4.12. Heapsort¶
4.12.1. Heapsort¶
Our discussion of Quicksort began by considering the practicality of using a BST for sorting. The BST requires more space than the other sorting methods and will be slower than Quicksort or Mergesort due to the relative expense of inserting values into the tree. There is also the possibility that the BST might be unbalanced, leading to a \(\Theta(n^2)\) worst-case running time. Subtree balance in the BST is closely related to Quicksort’s partition step. Quicksort’s pivot serves roughly the same purpose as the BST root value in that the left partition (subtree) stores values less than the pivot (root) value, while the right partition (subtree) stores values greater than or equal to the pivot (root).

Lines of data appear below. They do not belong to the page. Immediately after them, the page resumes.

## src/rtl/instr_mem_sync.sv

```systemverilog
// Writable instruction memory: self-fills with HALT_WORD after reset, accepts
// loader writes, then serves fetches through a registered request/valid/stall port.
module instr_mem_sync #(
  parameter int                DATA_W    = 32,
  parameter int                ADDR_W    = 32,
  parameter int                DEPTH     = 64,
  parameter logic [DATA_W-1:0] NOP_WORD  = 32'h0000_0000,
  parameter logic [DATA_W-1:0] HALT_WORD = 32'hA800_FFFF
) (
  input  logic              clk,
  input  logic              rst,
  input  logic              fetch_req,
  input  logic [ADDR_W-1:0] fetch_addr,
  input  logic              fetch_stall,
  output logic [DATA_W-1:0] instr_out,
  output logic              instr_valid,
  output logic              fetch_err,
  input  logic              prog_we,
  input  logic [ADDR_W-1:0] prog_addr,
  input  logic [DATA_W-1:0] prog_data,
  input  logic              prog_done,
  output logic              prog_err,
  output logic              load_ready,
  output logic              run
);

  localparam int                IDX_W      = $clog2(DEPTH);
  localparam logic [IDX_W-1:0]  LAST_IDX   = IDX_W'(DEPTH - 1);
  localparam logic [ADDR_W:0]   BYTE_LIMIT = (ADDR_W + 1)'(4 * DEPTH);

  typedef enum logic [1:0] {
    S_INIT = 2'b00,
    S_LOAD = 2'b01,
    S_RUN  = 2'b10
  } state_e;

  // Range check runs on the full byte address so high bits never alias onto a word.
  function automatic logic addr_ok(input logic [ADDR_W-1:0] addr);
    return (addr[1:0] == 2'b00) && ({1'b0, addr} < BYTE_LIMIT);
  endfunction

  state_e              state_q, state_d;
  logic [IDX_W-1:0]    cnt_q, cnt_d;
  logic [DATA_W-1:0]   mem_q [DEPTH];
  logic                mem_we_s;
  logic [IDX_W-1:0]    mem_idx_s;
  logic [DATA_W-1:0]   mem_wdata_s;

  logic [DATA_W-1:0]   instr_q, instr_d;
  logic                valid_q, valid_d;
  logic                ferr_q, ferr_d;
  logic                perr_q, perr_d;
  logic                ready_q, ready_d;
  logic                run_q, run_d;

  logic                fetch_acc_s;
  logic                fetch_ok_s;
  logic [IDX_W-1:0]    fetch_idx_s;

  assign fetch_acc_s = (state_q == S_RUN) && fetch_req && !fetch_stall;
  assign fetch_ok_s  = addr_ok(fetch_addr);
  assign fetch_idx_s = fetch_addr[IDX_W+1:2];

  // Phase sequencing, init sweep and loader write port.
  always_comb begin
    state_d     = state_q;
    cnt_d       = cnt_q;
    mem_we_s    = 1'b0;
    mem_idx_s   = cnt_q;
    mem_wdata_s = HALT_WORD;
    perr_d      = 1'b0;
    case (state_q)
      S_INIT: begin
        mem_we_s = 1'b1;
        cnt_d    = cnt_q + IDX_W'(1);
        perr_d   = prog_we;
        if (cnt_q == LAST_IDX) begin
          state_d = S_LOAD;
        end else begin
          state_d = S_INIT;
        end
      end
      S_LOAD: begin
        if (prog_we && addr_ok(prog_addr)) begin
          mem_we_s    = 1'b1;
          mem_idx_s   = prog_addr[IDX_W+1:2];
          mem_wdata_s = prog_data;
          perr_d      = 1'b0;
        end else begin
          perr_d      = prog_we;
        end
        if (prog_done) begin
          state_d = S_RUN;
        end else begin
          state_d = S_LOAD;
        end
      end
      S_RUN: begin
        perr_d = prog_we;
      end
      default: begin
        state_d = S_INIT;
        cnt_d   = '0;
      end
    endcase
    ready_d = (state_d == S_LOAD);
    run_d   = (state_d == S_RUN);
  end

  // Fetch response: stall freezes the response registers exactly.
  always_comb begin
    instr_d = instr_q;
    valid_d = 1'b0;
    ferr_d  = 1'b0;
    if (fetch_acc_s) begin
      valid_d = 1'b1;
      if (fetch_ok_s) begin
        instr_d = mem_q[fetch_idx_s];
        ferr_d  = 1'b0;
      end else begin
        instr_d = NOP_WORD;
        ferr_d  = 1'b1;
      end
    end else if (fetch_stall) begin
      valid_d = valid_q;
      ferr_d  = ferr_q;
    end else begin
      valid_d = 1'b0;
      ferr_d  = 1'b0;
    end
  end

  // Control and output registers with synchronous reset.
  always_ff @(posedge clk) begin
    if (rst) begin
      state_q <= S_INIT;
      cnt_q   <= '0;
      instr_q <= NOP_WORD;
      valid_q <= 1'b0;
      ferr_q  <= 1'b0;
      perr_q  <= 1'b0;
      ready_q <= 1'b0;
      run_q   <= 1'b0;
    end else begin
      state_q <= state_d;
      cnt_q   <= cnt_d;
      instr_q <= instr_d;
      valid_q <= valid_d;
      ferr_q  <= ferr_d;
      perr_q  <= perr_d;
      ready_q <= ready_d;
      run_q   <= run_d;
    end
  end

  // Storage array; rst only suppresses writes, the init sweep does the clearing.
  always_ff @(posedge clk) begin
    if (mem_we_s && !rst) begin
      mem_q[mem_idx_s] <= mem_wdata_s;
    end
  end

  assign instr_out   = instr_q;
  assign instr_valid = valid_q;
  assign fetch_err   = ferr_q;
  assign prog_err    = perr_q;
  assign load_ready  = ready_q;
  assign run         = run_q;

endmodule

```

## config.mk

```make
export PLATFORM = sky130hd
export DESIGN_NAME = instr_mem_sync
export DESIGN_NICKNAME = d
export VERILOG_FILES = /design/src/rtl/instr_mem_sync.sv
export SDC_FILE = /design/constraint.sdc
export NUM_CORES = 2
export LEC_CHECK = 0
export BUFFER_PORTS_ARGS = -buffer_cell sky130_fd_sc_hd__buf_2
export CAP_MARGIN = 10
export CELL_PAD_IN_SITES_DETAIL_PLACEMENT = 1
export CELL_PAD_IN_SITES_GLOBAL_PLACEMENT = 1
export CORE_MARGIN = 2
export CORE_UTILIZATION = 35
export CTS_CLUSTER_SIZE = 12
export DETAILED_ROUTE_END_ITERATION = 8
export PLACE_DENSITY_LB_ADDON = 0.1
export SLEW_MARGIN = 30
export SYNTH_ARGS = -nofsm -noshare
export SYNTH_HDL_FRONTEND = slang
export SYNTH_SLANG_ARGS = --single-unit
```

## constraint.sdc

```tcl
create_clock -name clk -period 21 [get_ports clk]
set_clock_uncertainty 0.2 [all_clocks]
set_input_delay 4.2 -clock clk [delete_from_list [all_inputs] [get_ports clk]]
set_output_delay 4.2 -clock clk [all_outputs]
set_load 0.005 [all_outputs]
```

Yosys cells after proc, flatten, opt, wreduce, memory -nomap -nowiden. Memories as Yosys holds them, arrays and structs flattened. Index checks and enable logic that the tools add are counted.

Register bits after elaboration: 45. RAM bits: 2048. Word-level logic and storage cells: 50. Memories kept: 1. Output and inout bits: 37.

Memory list: mem_q (depth 64, bits a word 32, rd ports 1, clocked after Yosys merged registers in 0, wr ports 1, RTL line 44) `logic [DATA_W-1:0] mem_q [DEPTH];`.

Reduce and logical (&&, ||, !) cells: 13. Mux-type cells: 19. $add $sub $neg: 1. Order comparisons: 2. Eq/ne operators: 6.

Operator list (number): $mux W32 (3); $lt A32 B9 Y1 const B (2); $mux W6 (2); $pmux W6 S2 (1); $mux W1 (9); $add A6 B1 Y6 const B (1); $eq A6 B6 Y1 const B (1); $logic_and A1 B1 Y1 (6); $logic_not A2 Y1 (3); $pmux W2 S3 (1); $eq A2 B1 Y1 const B (2); $eq A2 B2 Y1 const B (2); $pmux W1 S2 (2); $reduce_or A2 Y1 (2); $logic_not A1 Y1 (2); $mux W2 (1); $ne A2 B1 Y1 const B (1).

Depth between registers and ports, before layout.
Depth in word-level cells: 8. Mapped depth: 11.

Worst setup path before layout. OpenSTA, ideal clock, no wires.

Path kind: input to register. From: input port prog_addr[27]. To: memory mem_q[14][0] (enable). Data required time: 20287 ps. Arrival: 9003 ps. Path buffers: 1. Slack: 11285 ps. Stages on the path: 6. Cells stage by stage: nor4_1 > nand4_2 > nor3_4 > mux2i_1 > buf_2 > nor4b_1.

Longest elaborated chain between the ends: 8. Elaborated cells on any way between the ends: 10.

Ends and longest elaborated chain: start: declaration (RTL line 19) `input logic [ADDR_W-1:0] prog_addr,`; $lt A32 B9 Y1 * (RTL line 39) `return (addr[1:0] == 2'b00) && ({1'b0, addr} < BYTE_LIMIT);`; $logic_and A1 B1 Y1 * (RTL line 39); $logic_and A1 B1 Y1 * (RTL line 84) `if (prog_we && addr_ok(prog_addr)) begin`; $mux W1 (RTL line 84); $pmux W1 S2 (RTL line 72) `case (state_q)`; $logic_and A1 B1 Y1 (RTL line 158) `if (mem_we_s && !rst) begin`; $mux W1 (RTL line 158); $mux W1 (implied by the code) (RTL line 159) `mem_q[mem_idx_s] <= mem_wdata_s;`; end: declaration (RTL line 44).

Every way passes the cells marked *; elsewhere a longest branch is shown, timed or not.

Final worst setup path.
From: input port fetch_addr[3]. To: register instr_q[19] (netlist: instr_out[19]).

Longest elaborated chain between the ends: 3. Elaborated cells on any way between the ends: 4.

Ends and longest elaborated chain: start: declaration (RTL line 13) `input logic [ADDR_W-1:0] fetch_addr,`; $lt A32 B9 Y1 (RTL line 39); $logic_and A1 B1 Y1 (RTL line 39); $mux W32 * (RTL line 117) `if (fetch_ok_s) begin`; end signal: assignment (RTL line 147) `instr_q <= instr_d;`; end: declaration (RTL line 49) `logic [DATA_W-1:0] instr_q, instr_d;`.

Marked as above. A chain may end at the register's enable or synchronous reset.

==> reports/results.tsv <==
stage	metric	value	unit
floorplan	core	231000	um^2
floorplan	start_util	0.353	
floorplan	die_area	236000	um^2
worst_setup_path	cp-start-kind	primary input	
worst_setup_path	crit_arrival	9.01	ns
timing	relSlewSlack	0.267	
power	p_leak	31.1	nW
worst_setup_path	timing.rr.end	mem_q[22][29]	
synth	synth_top_family_by_area	multiplexers	
worst_setup_path	criticalPathCategory	primary input to register	
timing	min_period	8.47	ns
clocking	cts_hold_buf	0	
global_route	antenna_found_initial	16	
synth	yosysWarnings	0	
synth	synthSimpleGateAreaFrac	0.0277	
synth	synth.avg_cell_area	21.8	um^2
floorplan	fp-row-count	176	
min_path	hold_depth	2	
synth	synthMuxAreaShare	0.156	
synth	synth_cell_types	83	
worst_setup_path	crit_slowest_cell	buf_4	
routing	drt_first_pass_iters	7	
synth	synthXorXnorAreaFrac	0.000431	
routing	wire_per_inst	36.7	um
synth	synth.yosys.seq_area_share	0.768	
min_path	hp-start	instr_valid	
cells_and_area	drive_gt1_frac	0.292	
floorplan	ioPinCount	139	
clocking	post-cts-setup-buffers	0	
placed_design	port_buffers	138	
synth	async_flop_share	0	
power	combPwrFrac	0.033	
timing	fmax	0.118	GHz
cells_and_area	fillers	21500	
global_route	grt_pass1_wl	368000	um
worst_setup_path	critical_path.max_fanout	83	
min_path	min_path_type	register to register	
global_route	first_global_vias	42800	
global_route	grt.overflow.total	0	
power	finalPower	8.67	mW
clocking	worstSkewPairLatency	0.86	ns
timing	finalHoldViolCount	0	
worst_setup_path	reg2reg_depth	9	
flow_run	maxCapViolations	0	
power	power_frac_seq	0.523	
clocking	ctsResizeCount	0	
power	clkPwrFrac	0.444	
routing	drt-vias-per-instance	5.59	
clocking	cts_tree	done	
clocking	cts_root_buf	clkbuf_16	
timing	drv_slew	0	
timing	finalSetupViolations	0	
placed_design	pre_cts_slack	11.51	ns
synth	synth_fp_nets	3829	
power	power.switching	1.85	mW
synth	syn-cell-area	81300	um^2
power	peakVddDrop	0.0000591	V
synth	synth-compound-area-share	0.0282	
worst_setup_path	cp-end-kind	register	
power	cellPowerDensity	92.9	nW/um^2
cells_and_area	fin_nets	4158	
cells_and_area	syn_to_final_growth	14.8	%
worst_setup_path	reg2reg_from	state_q[1]	
routing	drtIter0Drc	4178	
synth	netlist_instances	3722	
timing	tightest_slew	1.10	ns
clocking	cts_sinks	2093	
global_route	grtUsageTotal	0.227	
timing	layout_setup_ws	12.53	ns
synth	synth-edff-count	2048	
clocking	htree_levels	4	
clocking	max-clock-path-buffers	3	
clocking	path_clk_slew	0.06	ns
routing	antenna_left	0	
routing	drt_wl_total	267000	um
floorplan	die_height	486	um
synth	ys_ff_latch	2093	
worst_setup_path	crit_path_cell_trace	buf_8 -> buf_12 -> buf_12 -> buf_4 -> buf_4 -> mux4_2 -> and2_0 -> a2111oi_0 -> a41oi_1 -> a32o_1	
synth	synthAdderAreaFrac	0.000770	
timing	fin_setup_tns	0	ns
worst_setup_path	rrSetupSlack	16.54	ns
cells_and_area	final_util	0.405	
status	status	finished, final reports clean	
min_path	min_to	instr_valid	
synth	synth_flop_cell	edfxtp_1	
routing	vias	40700	
worst_setup_path	critPathRequiredTime	21.54	ns
timing	rsz0062_at_grt	false	
clocking	numCtsBuffers	226	
global_route	grt_max_degree	96	
worst_setup_path	slowest_delay	0.77	ns
placed_design	hpwl	149000	um
timing	fin_crit_sh	0.403	
power	internal_power	6.81	mW
power	p_sw_frac	0.214	
floorplan	die_x	486	um
placed_design	place_congestion	0.754	
routing	drc	0	
==> power groups by stage <==
stage | Combinational, mW | Clock [mW] | Sequential [mW]
CTS | 0.292 | 3.93 | 4.53
floorplan | 0.172 | 0 | 4.62
global route | 0.302 | 4.08 | 4.53
global placement | 0.290 | 0 | 4.62
finish | 0.286 | 3.85 | 4.53
detailed placement | 0.292 | 0 | 4.62
==> layer usage <==
layer / wire length, um / vias to the layer above / share of wire / track usage
met5: 0 / - / 0 / 0
met4: 5330 / 0 / 0.020 / 0.0495
li1: - / 16500 / - / -
met3: 13700 / 275 / 0.051 / 0.0329
met1: 119000 / 22900 / 0.44 / 0.322
met2: 129000 / 1084 / 0.48 / 0.370
==> cell usage in the layout (no fill, tap or decap), types with 13 or more instances in the layout <==
cell,netlist,final
a211oi_1,16,14
a21oi_1,22,21
a221oi_1,20,20
a22oi_1,65,65
a32o_1,13,13
a32oi_1,13,13
and2_2,0,13
buf_2,53,134
buf_4,52,161
clkbuf_1,47,87
clkbuf_16,0,230
clkinv_1,0,47
clkinv_2,0,29
dfxtp_1,45,45
edfxtp_1,2048,2048
mux2_2,32,32
mux2i_1,151,150
mux4_2,477,477
nand2_1,122,122
nand2b_1,34,15
nand2b_2,0,18
nand3_1,36,36
nor2_1,61,42
nor2_4,0,13
nor2b_1,28,15
nor3_2,0,20
nor4_1,28,20
o21ai_0,42,38
o22ai_1,18,18
==> how the worst max path moves through the flow <==
stage | start | to | cells past startpoint | slack, ns
3_5_place_dp | fetch_addr[2] | instr_out[1] | 9 | 11.51
5_1_grt | fetch_addr[3] | instr_out[19] | 10 | 12.22
6_report | fetch_addr[3] | instr_out[19] | 10 | 12.53
4_1_cts | fetch_addr[2] | instr_out[1] | 9 | 12.44
2_1_floorplan | prog_addr[27] | mem_q[14][0] | 6 | 11.28
3_3_place_gp | fetch_addr[2] | instr_out[15] | 8 | 11.01
==> flip-flops by register name (all words and copies together) (netlist names) <==
register / cells
instr_valid: 1
load_ready: 1
fetch_err: 1
prog_err: 1
cnt_q: 6
state_q: 2
mem_q: 2048
run: 1
instr_out: 32
==> worst max-delay path: cells and delay by family <==
family | cells | cell delay (ns)
AO/OA/AOI/OAI | 3 | 0.78
multiplexers | 1 | 0.58
AND/OR/NAND/NOR | 1 | 0.16
buffers and inverters | 5 | 2.94
==> cells by family after synthesis <==
group | count (synthesis)
flip-flops | 2093
XOR/XNOR | 4
adder cells (fa/ha/maj) | 5
buffers and inverters | 217
multiplexers | 664
AND/OR/NAND/NOR | 431
AO/OA/AOI/OAI | 308
==> through the flow <==
stage          hold slack [ns]  area [um^2]  std cells
2_1_floorplan            0.242        81300       3722
3_3_place_gp             0.247        86100       6846
3_5_place_dp             0.253        86200       6848
4_1_cts                  0.264        93300       7277
5_1_grt                  0.291        93300       7279
6_report                 0.258        93300       7283
==> cell type report <==
| type | instances | area, um^2 | share of cell area |
|---|---|---|---|
| clock buffer | 326 | 6210 | 0.0665 |
| inverter | 11 | 43.8 | 0.000469 |
| sequential | 2093 | 62400 | 0.669 |
| antenna | 5 | 12.5 | 0.000134 |
| tap | 3026 | 3790 | 0.0406 |
| clock inverter | 103 | 856 | 0.00917 |
| multi-input combinational | 1412 | 17900 | 0.192 |
| timing repair buffer | 307 | 2090 | 0.0224 |
==> synthesized netlist by cell type, types with 34 or more instances <==
cell | n | area, um^2
dfxtp_1 | 45 | 901
clkbuf_1 | 47 | 176
nor2_1 | 61 | 229
edfxtp_1 | 2048 | 61500
mux2i_1 | 151 | 1510
buf_4 | 52 | 390
o21ai_0 | 42 | 210
a22oi_1 | 65 | 488
buf_2 | 53 | 265
nand3_1 | 36 | 180
mux4_2 | 477 | 10700
nor3_1 | 35 | 175
nand2b_1 | 34 | 213
nand2_1 | 122 | 458
No activity file was read; power rests on OpenSTA's default activity.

A good sorting algorithm can be devised based on a tree structure more suited to the purpose. In particular, we would like the tree to be balanced, space efficient, and fast. The algorithm should take advantage of the fact that sorting is a special-purpose application in that all of the values to be stored are available at the start. This means that we do not necessarily need to insert one value at a time into the tree structure.
Heapsort is based on the
heap data structure.
Heapsort has all of the advantages just listed.
The complete binary tree is balanced, its array representation is
space efficient, and we can load all values into the tree at once,
taking advantage of the efficient buildheap
function.
The asymptotic performance of Heapsort when all of the records have
unique key values is \(\Theta(n \log n)\) in the best, average,
and worst cases.
It is not as fast as Quicksort in the average case (by a constant
factor), but Heapsort has special properties that will make it
particularly useful for
external sorting algorithms,
used when sorting data sets too large to fit in main memory.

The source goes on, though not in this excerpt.